The two agreements with Southern Launch will see Flinders University College of Science and Engineering PhDs Taylor Headland and Julian Behrens commence comprehensive three-year monitoring and assessment of kestrels, a common raptor to the region, and the endangered southern emu-wren.

Their studies will be supervised by world avian ecology authorities Flinders University Professor Sonia Kleindorfer and Dr Diane Colombelli-Négrel, and a number of other international experts in Europe and Australia.

The endangered southern emu-wren is one of Australia’s smallest birds. Courtesy BirdLife Australia.

“We are excited to be involved in studying the behaviour of the different subspecies of emu-wrens found in South Australia,” says Dr Colombelli-Négrel,  principal investigator of Flinders University’s BirdLab research group.

Dr Diane Collombelli-Négrel and Professor Sonia Kleindorfer also study songbird behaviour in the Adelaide metropolitan area.

Professor Kleindorfer, who has more than 30 years’ experience in native bird conservation and ecology, says the new knowledge about populations, breeding and biodiversity data will help in future conservation efforts.

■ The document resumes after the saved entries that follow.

--- src/rtl/alu_arbiter.sv ---
// alu_arbiter: round-robin arbiter that shares one combinational ALU between
// two requesters. A granted operation is latched into the alu_* registers,
// the ALU result is captured one cycle later, and it is returned as a tagged,
// back-pressurable response. Opcodes the ALU does not implement are flagged.
module alu_arbiter #(
    parameter logic [7:0] ALU_SUB_IMM = 8'h01,
    parameter logic [7:0] ALU_ADD_IMM = 8'h03,
    parameter logic [7:0] ALU_OR_IMM  = 8'h08,
    parameter logic [7:0] ALU_AND_IMM = 8'h0A,
    parameter logic [7:0] ALU_XOR_IMM = 8'h0C
) (
    input  logic       clk,
    input  logic       rst,
    input  logic       req0_valid,
    output logic       req0_ready,
    input  logic [7:0] req0_opcode,
    input  logic [7:0] req0_operand_0,
    input  logic [7:0] req0_operand_1,
    input  logic       req1_valid,
    output logic       req1_ready,
    input  logic [7:0] req1_opcode,
    input  logic [7:0] req1_operand_0,
    input  logic [7:0] req1_operand_1,
    output logic [7:0] alu_opcode,
    output logic [7:0] alu_operand_0,
    output logic [7:0] alu_operand_1,
    input  logic [7:0] alu_result,
    output logic       rsp_valid,
    input  logic       rsp_ready,
    output logic       rsp_id,
    output logic [7:0] rsp_result,
    output logic       rsp_illegal
);

    typedef enum logic [1:0] {
        ST_IDLE = 2'd0,
        ST_BUSY = 2'd1,
        ST_DONE = 2'd2
    } state_t;

    state_t     r_state;
    logic       r_last_grant;
    logic [7:0] r_alu_opcode;
    logic [7:0] r_alu_operand_0;
    logic [7:0] r_alu_operand_1;
    logic       r_rsp_valid;
    logic       r_rsp_id;
    logic [7:0] r_rsp_result;
    logic       r_rsp_illegal;

    logic       w_can_grant;
    logic       w_winner;
    logic       w_grant;
    logic [7:0] w_sel_opcode;
    logic [7:0] w_sel_operand_0;
    logic [7:0] w_sel_operand_1;

    // True when the opcode is not one of the five operations the ALU implements.
    function automatic logic f_is_illegal(input logic [7:0] op);
        logic illegal;
        case (op)
            ALU_SUB_IMM, ALU_ADD_IMM, ALU_OR_IMM,
            ALU_AND_IMM, ALU_XOR_IMM: illegal = 1'b0;
            default:                  illegal = 1'b1;
        endcase
        return illegal;
    endfunction

    // Grant decision: a grant may happen from IDLE, or from DONE in the cycle the
    // response is consumed; contention goes to the requester not granted last.
    always_comb begin
        w_can_grant = 1'b0;
        w_winner    = 1'b0;
        if (rst) begin
            w_can_grant = 1'b0;
        end else if (r_state == ST_IDLE) begin
            w_can_grant = 1'b1;
        end else if ((r_state == ST_DONE) && rsp_ready) begin
            w_can_grant = 1'b1;
        end else begin
            w_can_grant = 1'b0;
        end
        if (req0_valid && req1_valid) begin
            w_winner = ~r_last_grant;
        end else if (req1_valid) begin
            w_winner = 1'b1;
        end else begin
            w_winner = 1'b0;
        end
    end

    assign w_grant         = w_can_grant & (req0_valid | req1_valid);
    assign req0_ready      = w_grant & ~w_winner;
    assign req1_ready      = w_grant & w_winner;
    assign w_sel_opcode    = w_winner ? req1_opcode    : req0_opcode;
    assign w_sel_operand_0 = w_winner ? req1_operand_0 : req0_operand_0;
    assign w_sel_operand_1 = w_winner ? req1_operand_1 : req0_operand_1;

    // Latch the winning operation and remember who won; hold otherwise.
    always_ff @(posedge clk) begin
        if (rst) begin
            r_alu_opcode    <= 8'h00;
            r_alu_operand_0 <= 8'h00;
            r_alu_operand_1 <= 8'h00;
            r_last_grant    <= 1'b1;
        end else if (w_grant) begin
            r_alu_opcode    <= w_sel_opcode;
            r_alu_operand_0 <= w_sel_operand_0;
            r_alu_operand_1 <= w_sel_operand_1;
            r_last_grant    <= w_winner;
        end else begin
            r_alu_opcode    <= r_alu_opcode;
            r_alu_operand_0 <= r_alu_operand_0;
            r_alu_operand_1 <= r_alu_operand_1;
            r_last_grant    <= r_last_grant;
        end
    end

    // Sequencer: IDLE -> BUSY (ALU evaluates) -> DONE (response held until taken).
    always_ff @(posedge clk) begin
        if (rst) begin
            r_state       <= ST_IDLE;
            r_rsp_valid   <= 1'b0;
            r_rsp_id      <= 1'b0;
            r_rsp_result  <= 8'h00;
            r_rsp_illegal <= 1'b0;
        end else begin
            case (r_state)
                ST_IDLE: begin
                    r_state <= w_grant ? ST_BUSY : ST_IDLE;
                end
                ST_BUSY: begin
                    r_rsp_result  <= alu_result;
                    r_rsp_id      <= r_last_grant;
                    r_rsp_illegal <= f_is_illegal(r_alu_opcode);
                    r_rsp_valid   <= 1'b1;
                    r_state       <= ST_DONE;
                end
                ST_DONE: begin
                    if (rsp_ready) begin
                        r_rsp_valid <= 1'b0;
                        r_state     <= w_grant ? ST_BUSY : ST_IDLE;
                    end else begin
                        r_state     <= ST_DONE;
                    end
                end
                default: begin
                    r_state     <= ST_IDLE;
                    r_rsp_valid <= 1'b0;
                end
            endcase
        end
    end

    assign alu_opcode    = r_alu_opcode;
    assign alu_operand_0 = r_alu_operand_0;
    assign alu_operand_1 = r_alu_operand_1;
    assign rsp_valid     = r_rsp_valid;
    assign rsp_id        = r_rsp_id;
    assign rsp_result    = r_rsp_result;
    assign rsp_illegal   = r_rsp_illegal;

endmodule

--- config.mk ---
export PLATFORM = sky130hd
export DESIGN_NAME = alu_arbiter
export DESIGN_NICKNAME = d
export VERILOG_FILES = /design/src/rtl/alu_arbiter.sv
export SDC_FILE = /design/constraint.sdc
export NUM_CORES = 1
export LEC_CHECK = 0
export BUFFER_PORTS_ARGS = -buffer_cell sky130_fd_sc_hd__clkbuf_2
export CAP_MARGIN = 20
export CORE_ASPECT_RATIO = 1.5
export CORE_MARGIN = 3
export CORE_UTILIZATION = 39
export CTS_BUF_LIST = sky130_fd_sc_hd__clkbuf_16
export DETAILED_ROUTE_END_ITERATION = 10
export GPL_TIMING_DRIVEN = 0
export PLACE_DENSITY_LB_ADDON = 0.12
export SLEW_MARGIN = 5
export SYNTH_ARGS = -nofsm -noshare
export SYNTH_HDL_FRONTEND = slang
export SYNTH_SLANG_ARGS = --single-unit
--- constraint.sdc ---
create_clock -name clk -period 1.7 [get_ports clk]
set_input_delay 0.255 -clock clk [delete_from_list [all_inputs] [get_ports clk]]
set_output_delay 0.255 -clock clk [all_outputs]
set_load 0.005 [all_outputs]
==> metrics.csv, run 1 <==
metric,value,unit
status,"finished, violations left",
violations,negative setup slack,
slew_headroom,72.9,%
yosys.area.top_type,dfxtp_1,
dp_worst_setup_slack,-266,ps
final.setup.tns,-13.0,ps
cts_max_path_buffers,2,
ys_types,24,
reg2reg_slack,70,ps
grt_overflow,0,
fmax,0.584,GHz
post-synth-top-count-cell,nand2_1,
reg2regPathDepth,5,
htreeDepth,2,
io_pins,98,
die_h,85.7,um
areaGrowthSynthToFinish,52.7,%
setup_viol,1,
internal_power,1.76,mW
nets,354,
die-area,5060,um2
synth_area_per_cell,9.07,um2
ys_seq_elements,38,
peakVddDrop,0.808,mV
root_buffer,clkbuf_16,
worstHoldStart,alu_result[6],
coreArea,3990,um2
grt_pass1_vias,1726,
p_clk_share,36.6,%
period_share,101,%
place_hpwl,3.55,mm
rr_endpoint,alu_opcode[3],
drc_errors,0,
cp.required,1440,ps
leakagePower,1.20,nW
switching_share,25.3,%
fin_skew,4.06,ps
p_per_area,937,nW/um2
diodes,0,
end_kind,primary output,
holdPathStages,3,
synth.net_count,243,
holdBufCountCts,0,
gp_congestion,0.769,
num_rows,28,
drt_iter0_drc,31,
rsz0062_at_grt,true,
synth_ff_type,dfxtp_1,
finalWorstSetupSlack,-13.0,ps
grt_most_used_layer,met2,
grt_max_degree,13,
wl_per_cell,13.8,um
yosysTopAreaCellShare,46.1,%
die_w,59.1,um
viasPerCell,5.24,
reg2reg_from,r_state[1],
initial_core_util,41.3,%
maxSlewViolCount,0,
synth_area_leaders,"dfxtp_1, a221o_2, nor4_1",
hold_viol,0,
share_seq_of_total_power,43.5,%
grt_usage,18.7,%
fillers,366,
cts.sinks,38,
cts_tree,built,
drt-total-wl,4.68,mm
arrival,1460,ps
synth_cells,182,
hold_path_class,input port to flip-flop,
combPwrFrac,19.9,%
seq_area_frac_synth,46.1,%
criticalPathCategory,flip-flop to primary output,
multi_input_area,831,um2
use_met3,6.33,%
final_layout_size_suffix_gt1_share,52.4,%
synthesis.area,1650,um2
antenna_found_initial,0,
drv_cap,0,
worstMarginPinSlew,407,ps
fin_crit,1710,ps
insertion_delay,270,ps
gr-usage-met2,33.9,%
use_met1,18.7,%
hold_slack,199,ps
min_to,rsp_result[6],
total_power,2.36,mW
ys.warnings.count,0,
clkTransAtPathRegs,60,ps
ff_latch_area,769,um2
dr.pass1.iters,4,
vias,1775,
drtAntennaViolNets,0,
grt_pass1_wl,7.39,mm
numPortBuffers,96,
worst_setup_path_start_kind,flip-flop,
synthTopCellsByCount,"nand2_1, dfxtp_1, nor4_1",
p_sw,596,uW
synth-async-reset-ratio,0,%
numCtsBuffers,5,
synth_edf_count,0,
critical_path.max_fanout,4,
metal layers:
| metal | vias up | share of wire, % |
|---|---|---|
| met5 | - | 0 |
| met4 | 0 | 1.9 |
| met3 | 8 | 8.6 |
| met2 | 73 | 52 |
| met1 | 795 | 37 |
| li1 | 899 | - |
sequential cells by signal (all words and copies together), names as in the netlist:
signal / flops
alu_operand_0: 8
rsp_result: 8
rsp_valid: 1
rsp_id: 1
alu_opcode: 8
rsp_illegal: 1
r_last_grant: 1
r_state: 2
alu_operand_1: 8
area by class of cell:
type | count | share of cell area [%]
tap | 45 | 2.23
inverter | 3 | 0.447
clock buffer | 5 | 4.97
multi-input combinational | 122 | 33.0
buffer | 18 | 6.31
sequential | 38 | 30.5
timing repair buffer | 105 | 21.9
clock inverter | 3 | 0.645
worst max-delay path, stage by stage (launching register included):
cell       delay [ps]
dfxtp_4           330
or2_1             210
buf_6             140
a2111oi_4         260
buf_6             160
buf_6              80
how the worst max path moves through the flow:
stage | to | slack, ps | start
finish | req1_ready | -10 | r_state[0]
global route | req1_ready | -70 | r_state[0]
CTS | req1_ready | -40 | r_state[0]
detailed placement | req1_ready | -270 | rst
global placement | req1_ready | -260 | rst
floorplan | req1_ready | 60 | r_state[0]
per-stage QoR:
stage / instances / utilization, % / cell area [um2]
after floorplan: 182 / - / 1650
after global placement: 323 / 54.8 / 2190
after detailed placement: 323 / 54.8 / 2190
after CTS: 337 / 61.4 / 2450
after global routing: 339 / 63.1 / 2520
final: 339 / 63.1 / 2520
power by group through the flow:
stage	registers [mW]	logic, mW	clock network (mW)
after floorplan	1.05	0.214	0
after global placement	1.05	0.409	0
after detailed placement	1.05	0.412	0
after CTS	1.03	0.452	0.884
after global routing	1.04	0.519	0.924
final	1.03	0.469	0.864
cell families (layout without fill, tap and decap cells):
family	after synthesis	in the layout	synth area share, %
AND/OR/NAND/NOR	80	80	23.2
AO/OA/AOI/OAI	41	41	23.4
flip-flops	38	38	46.1
buffers and inverters	22	134	6.60
multiplexers	1	1	0.682
what timing repair did:
item | CTS | global route
gates cloned | 0 | 1
pin swaps | 3 | 1
setup buffers | 6 | 2
setup endpoints to repair | 22 | 22
gates resized for setup | 24 | 20
layout by cell type, fill, tap and decap left out:
cell type	synthesis	routed
or2b_1	1	1
clkbuf_16	0	6
a221o_2	16	16
nor2b_1	3	1
a21oi_1	10	10
o211a_1	1	1
dfxtp_2	0	1
clkbuf_1	12	4
or3_1	1	1
clkinv_1	0	1
buf_4	0	8
nor4_2	0	4
clkbuf_2	0	99
a2111oi_4	1	1
mux2_2	1	1
dfxtp_1	38	35
nor2b_4	0	1
or2_1	1	1
nor2_1	5	5
o21ai_0	1	1
nor4_1	26	21
nor4_4	0	1
a311oi_1	1	1
clkinv_2	0	1
buf_6	3	8
clkinvlp_4	0	1
nand2_1	42	42
buf_8	0	1
nor3_1	1	1
o31a_1	2	2
inv_1	3	3
nor2b_2	0	1
a21boi_0	1	1
a221o_1	8	8
buf_2	3	2
dfxtp_4	0	2
Power figures use the tool's default switching activity.
==> inputs of run 2 (changes only) <==
--- a/config.mk
+++ b/config.mk
@@ -7,3 +7,2 @@
 export LEC_CHECK = 0
-export BUFFER_PORTS_ARGS = -buffer_cell sky130_fd_sc_hd__clkbuf_2
 export CAP_MARGIN = 20
@@ -11,5 +10,6 @@
 export CORE_MARGIN = 3
-export CORE_UTILIZATION = 39
+export CORE_UTILIZATION = 55
 export CTS_BUF_LIST = sky130_fd_sc_hd__clkbuf_16
 export DETAILED_ROUTE_END_ITERATION = 10
+export DONT_BUFFER_PORTS = 1
 export GPL_TIMING_DRIVEN = 0
==> constraint.sdc (replaced) <==
create_clock -name clk -period 1.7 [get_ports clk]
set_input_delay 0.085 -clock clk [delete_from_list [all_inputs] [get_ports clk]]
set_output_delay 0.085 -clock clk [all_outputs]
set_load 0.005 [all_outputs]
==> run 2 against run 1 <==
Effect of this change: the run now ends clean; sequential power barely moved; cell area decreased by 9.2%; utilization rose by 20 points; global-route usage increased by 9.8 points; cell count fell by 21%; die area decreased by 27%; worst setup slack improved by 67 ps; via count shrank 4.6%; critical path type is now flip-flop to flip-flop.
==> metrics.csv, run 2 (synthesized netlist as in run 1, its figures left out) <==
metric,value,unit
status,"complete, no violations",
criticalPathCategory,flip-flop to flip-flop,
worst_setup_path_start_kind,flip-flop,
reg2reg_slack,50,ps
place_hpwl,3.19,mm
reg2regPathDepth,5,
root_buffer,clkbuf_16,
hold_path_class,input port to flip-flop,
coreArea,2760,um2
grt_max_degree,12,
rr_endpoint,alu_operand_1[4],
maxSlewViolCount,0,
fmax,0.607,GHz
num_rows,23,
final.setup.tns,0,ps
crit_path_frequent_cell,buf_6,
viasPerCell,6.34,
critPathLaunch,r_state[1],
areaGrowthSynthToFinish,38.7,%
cts_max_path_buffers,2,
drv_cap,0,
wl_per_cell,20.1,um
path_cells,"nor2b_4, buf_6, o31a_1, buf_6, a221o_2",
die-area,3710,um2
drc_errors,0,
numCtsBuffers,5,
insertion_delay,270,ps
final_layout_size_suffix_gt1_share,21.3,%
crit_buf_inv,2,
layout_common_cells,"nand2_1, dfxtp_1, dlygate4sd3_1, nor4_1, a221o_2",
drt-total-wl,5.36,mm
cts.sinks,38,
placed_area,1700,um2
die_h,73.1,um
path_depth,5,
grt_pass1_wl,8.08,mm
die_w,50.7,um
diodes,0,
vias,1693,
slew_headroom,64.7,%
fin_crit,1650,ps
antenna_found_initial,0,
drtAntennaViolNets,0,
grt_usage,28.4,%
io_pins,98,
p_per_area,1000,nW/um2
drt_iter0_drc,58,
final_common_cell,nand2_1,
reg2reg_from,r_state[1],
fillers,178,
critPathMaxStageDelay,400,ps
final_cell_area,2290,um2
dr.pass1.iters,4,
gp_congestion,0.731,
grt_pass1_vias,1739,
cp.required,1860,ps
numPortBuffers,0,
clkTransAtPathRegs,50,ps
hold_slack,20.5,ps
critPathSlowestCell,o31a_1,
cts_tree,built,
end_kind,flip-flop,
setup_viol,0,
htreeDepth,2,
ff_latch_area,764,um2
endpoint,alu_operand_1[4],
critical_path.max_fanout,10,
peakVddDrop,0.760,mV
period_share,96.8,%
arrival,1800,ps
crit_family,compound AO/OA/AOI/OAI gates,
nets,291,
dp_cells,219,
hold_viol,0,
fin_skew,2.99,ps
worstMarginPinSlew,530,ps
initial_core_util,59.7,%
grt_overflow,0,
leakagePower,0.904,nW
multi_input_area,810,um2
fin_cells,267,
## run 2: cell count changes in the layout (fill, tap and decap cells not counted), moves of 2 or more
cell and change:
clkbuf_1 +3, dfxtp_1 +2, nor4_2 -3, clkbuf_2 -96
buf_4 -2, nor4_1 +3, dlygate4sd3_1 +33
## run 2: layout make-up
| class | count | area share (%) |
|---|---|---|
| Sequential cell | 38 | 33.4 |
| Multi-Input combinational cell | 122 | 35.4 |
| Clock inverter | 2 | 0.437 |
| Tap cell | 37 | 2.02 |
| Timing Repair Buffer | 41 | 17.4 |
| Inverter | 3 | 0.492 |
| Clock buffer | 5 | 5.47 |
| Buffer | 19 | 5.41 |
## run 2: what timing repair did
| item | CTS | global route |
|---|---|---|
| gates cloned | 0 | 2 |
| pin swaps | 3 | 1 |
| hold buffers | 33 | 0 |
| buffers inserted | 2 | 4 |
| endpoints found under the hold margin | 34 | 0 |
| endpoints found under the setup margin | 21 | 22 |
| gates resized for setup | 6 | 24 |
## run 2: metrics by stage
| step | setup WS (ps) | power [mW] | util (%) |
|---|---|---|---|
| final | 53.9 | 2.29 | 82.8 |
| after global routing | -8.99 | 2.38 | 82.8 |
| after CTS | 4.52 | 2.25 | 79.3 |
| after detailed placement | -123 | 1.33 | 61.4 |
| after global placement | -76.5 | 1.31 | 61.4 |
| after floorplan | 118 | 1.26 | - |
## run 2: how the worst min path moves through the flow
stage                           from           to  slack, ps  depth (start not counted)
after floorplan                  rst  rsp_illegal        160                          1
after detailed placement         rst  rsp_illegal        160                          1
after CTS                        rst    rsp_valid          9                          2
final                     req1_valid   r_state[0]         20                          2
after global routing             rst    rsp_valid         40                          2
after global placement           rst  rsp_illegal        160                          1
## run 2: routing by layer
layer	track usage, %	routed length (um)	part of all wire (%)
met5	0	0	0
met1	28.7	1830	34
met2	53.8	2960	55
met3	7.77	420	7.8
met4	11.4	142	2.7
## run 2: power by group
group	leakage [nW]	internal, mW	total [mW]	switching [mW]
combinational	0.521	0.199	0.374	0.175
clock	0.0694	0.528	0.860	0.331
sequential	0.314	0.975	1.05	0.0796
==> inputs of run 3 (changes only) <==
Settings changed: HOLD_SLACK_MARGIN set to 0.1.
==> run 3 against run 2 <==
Effect of this change: cell count stayed put; first-iteration DRC count is 8.6% lower; combinational power is essentially flat; critical path type unchanged; largest power group unchanged.
==> metrics.csv, run 3 (synthesized netlist as in run 1, its figures left out) <==
metric,value,unit
arrival,1810,ps
peakVddDrop,0.768,mV
critical_path.max_fanout,10,
insertion_delay,270,ps
ff_latch_area,764,um2
antenna_found_initial,0,
reg2regPathDepth,5,
dp_worst_setup_slack,-123,ps
critPathLaunch,r_state[1],
areaGrowthSynthToFinish,39.0,%
coreArea,2760,um2
period_share,97.0,%
die_h,73.1,um
fillers,173,
initial_core_util,59.7,%
diodes,0,
wl_per_cell,19.9,um
drt-total-wl,5.31,mm
grt_usage,28.8,%
nets,291,
vias,1684,
root_buffer,clkbuf_16,
final.setup.tns,0,ps
fin_skew,1.62,ps
finalWorstSetupSlack,50.2,ps
viasPerCell,6.31,
setup_viol,0,
dp_cells,219,
io_pins,98,
die_w,50.7,um
fmax,0.606,GHz
leakagePower,0.903,nW
layout_common_cells,"nand2_1, dfxtp_1, dlygate4sd3_1, nor4_1, a221o_2",
num_rows,23,
dr.pass1.iters,4,
cts.sinks,38,
drtAntennaViolNets,0,
p_per_area,999,nW/um2
gp_congestion,0.731,
slew_headroom,64.9,%
drt_iter0_drc,53,
cts_tree,built,
holdPathStages,3,
drv_cap,0,
end_kind,flip-flop,
fin_cells,267,
grt_overflow,0,
reg2reg_from,r_state[1],
final_layout_size_suffix_gt1_share,20.4,%
grt_max_degree,12,
fin_crit,1650,ps
final_common_cell,nand2_1,
multi_input_area,810,um2
die-area,3710,um2
status,"complete, no violations",
numCtsBuffers,5,
clkTransAtPathRegs,50,ps
drc_errors,0,
cts_max_path_buffers,2,
worstMarginPinSlew,526,ps
hold_viol,0,
place_hpwl,3.19,mm
hold_path_class,input port to flip-flop,
finish.utilization,83.0,%
criticalPathCategory,flip-flop to flip-flop,
grt_pass1_wl,8.20,mm
grt_pass1_vias,1773,
worst_setup_path_start_kind,flip-flop,
maxSlewViolCount,0,
cp.required,1860,ps
worstHoldStart,req0_opcode[0],
numPortBuffers,0,
htreeDepth,2,
run 3: cell types whose count changed in the layout (fill, tap and decap cells not counted):
| cell | change |
|---|---|
| clkbuf_2 | -1 |
| buf_2 | +1 |
| dlygate4sd3_1 | +2 |
| buf_4 | -2 |
run 3: routing by layer:
| layer | global-route usage [%] | up-vias | wire length [um] |
|---|---|---|---|
| met5 | 0 | - | 0 |
| met4 | 12.3 | 0 | 125 |
| met3 | 7.77 | 14 | 394 |
| met2 | 54.2 | 110 | 2880 |
| met1 | 29.0 | 779 | 1910 |
| li1 | - | 781 | - |
run 3: where the power goes:
| group | internal, mW | total, mW | switching (mW) | leakage [nW] |
|---|---|---|---|---|
| Combinational | 0.199 | 0.373 | 0.174 | 0.520 |
| Clock | 0.529 | 0.864 | 0.336 | 0.0694 |
| Sequential | 0.975 | 1.05 | 0.0795 | 0.314 |
| Total | 1.70 | 2.29 | 0.589 | 0.903 |
run 3: worst paths after layout:
path / to / slack, ps
worst max-delay path: alu_operand_1[4] / 50
worst min-delay path: alu_opcode[0] / 180
worst max register to register: alu_operand_1[4] / 50
worst min register to register: rsp_result[1] / 480
run 3: layout make-up:
class	count	area share [%]
multi-input combinational	122	35.3
sequential	38	33.3
timing repair buffer	41	17.6
clock buffer	5	5.46
buffer	19	5.40
tap	37	2.02
inverter	3	0.491
clock inverter	2	0.436
run 3: critical path, cell delays in order, from the launching register on:
cell and delay [ps]:
dfxtp_4 340, nor2b_4 130, buf_6 130, o31a_1 400, buf_6 180, a221o_2 340
run 3: timing repair:
| action | 4_1_cts | 5_1_grt |
|---|---|---|
| pin swaps | 3 | 1 |
| endpoints found under the setup margin | 21 | 21 |
| cloned | 0 | 2 |
| setup buffers | 2 | 2 |
| hold endpoints to repair | 37 | 0 |
| hold buffers | 35 | 0 |
| resized for setup | 6 | 25 |
run 3: per-stage QoR:
| step | hold slack (ps) | instance area, um2 | power [mW] |
|---|---|---|---|
| 2_1_floorplan | 157 | 1650 | 1.26 |
| 3_3_place_gp | 159 | 1700 | 1.31 |
| 3_5_place_dp | 161 | 1700 | 1.33 |
| 4_1_cts | 170 | 2210 | 2.25 |
| 5_1_grt | 195 | 2290 | 2.37 |
| 6_report | 177 | 2290 | 2.29 |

“These two projects will investigate the general ecology and population numbers of the birds, as well as their breeding success,” says Flinders Professor Kleindorfer, who is affiliated with the University of Vienna in Austria.

“The emu-wren project will help update the conservation status of the species and gain a better understanding of potential reproductive isolation barriers between the subspecies.”

“Importantly, the researchers will not be trapping, tagging or harming these southern emu-wrens,” explains Dr Colombelli-Négrel.

“The nankeen kestrel was selected as a bio-indicator of the other raptor species in general,” she adds.

Southern Launch CEO Lloyd Damp says: “Southern Launch aspires to be the leader in showing how the space industry can work in harmony with holistic conservation.

PhD candidate Julian Behrens doing field work on southern emu-wren at Whalers Way on the Eyre Peninsula.
Nankeen kestrel. Photo: Taylor Headland (Flinders University)

“This sponsorship is one of the many ways Southern Launch will be actively supporting the natural fauna and fauna of Whalers Way.”

Senior ecologist with EBS Group Dr Marina Louter, Dr Angela Mcguire (International Centre for the Study of Research), BirdLife Australia’s Rebecca Boulton and Kangaroo Island Land for Wildlife fauna ecologist Patrick Hodgens will support the study of southern emu-wren behaviour while raptor specialists from Austria Dr Petra Sumasgutner and Dr Shane McPherson will advise on the use of GPS tracking and tagging of kestrels in the southern Australia study.

The projects are part of Southern Launch’s conservation policy and biodiversity management strategy for the company’s proposed orbital rocket launch facilities on the Eyre Peninsula, including regular audit surveys of onsite floral and faunal species as well as control measures for feral animals and weeds.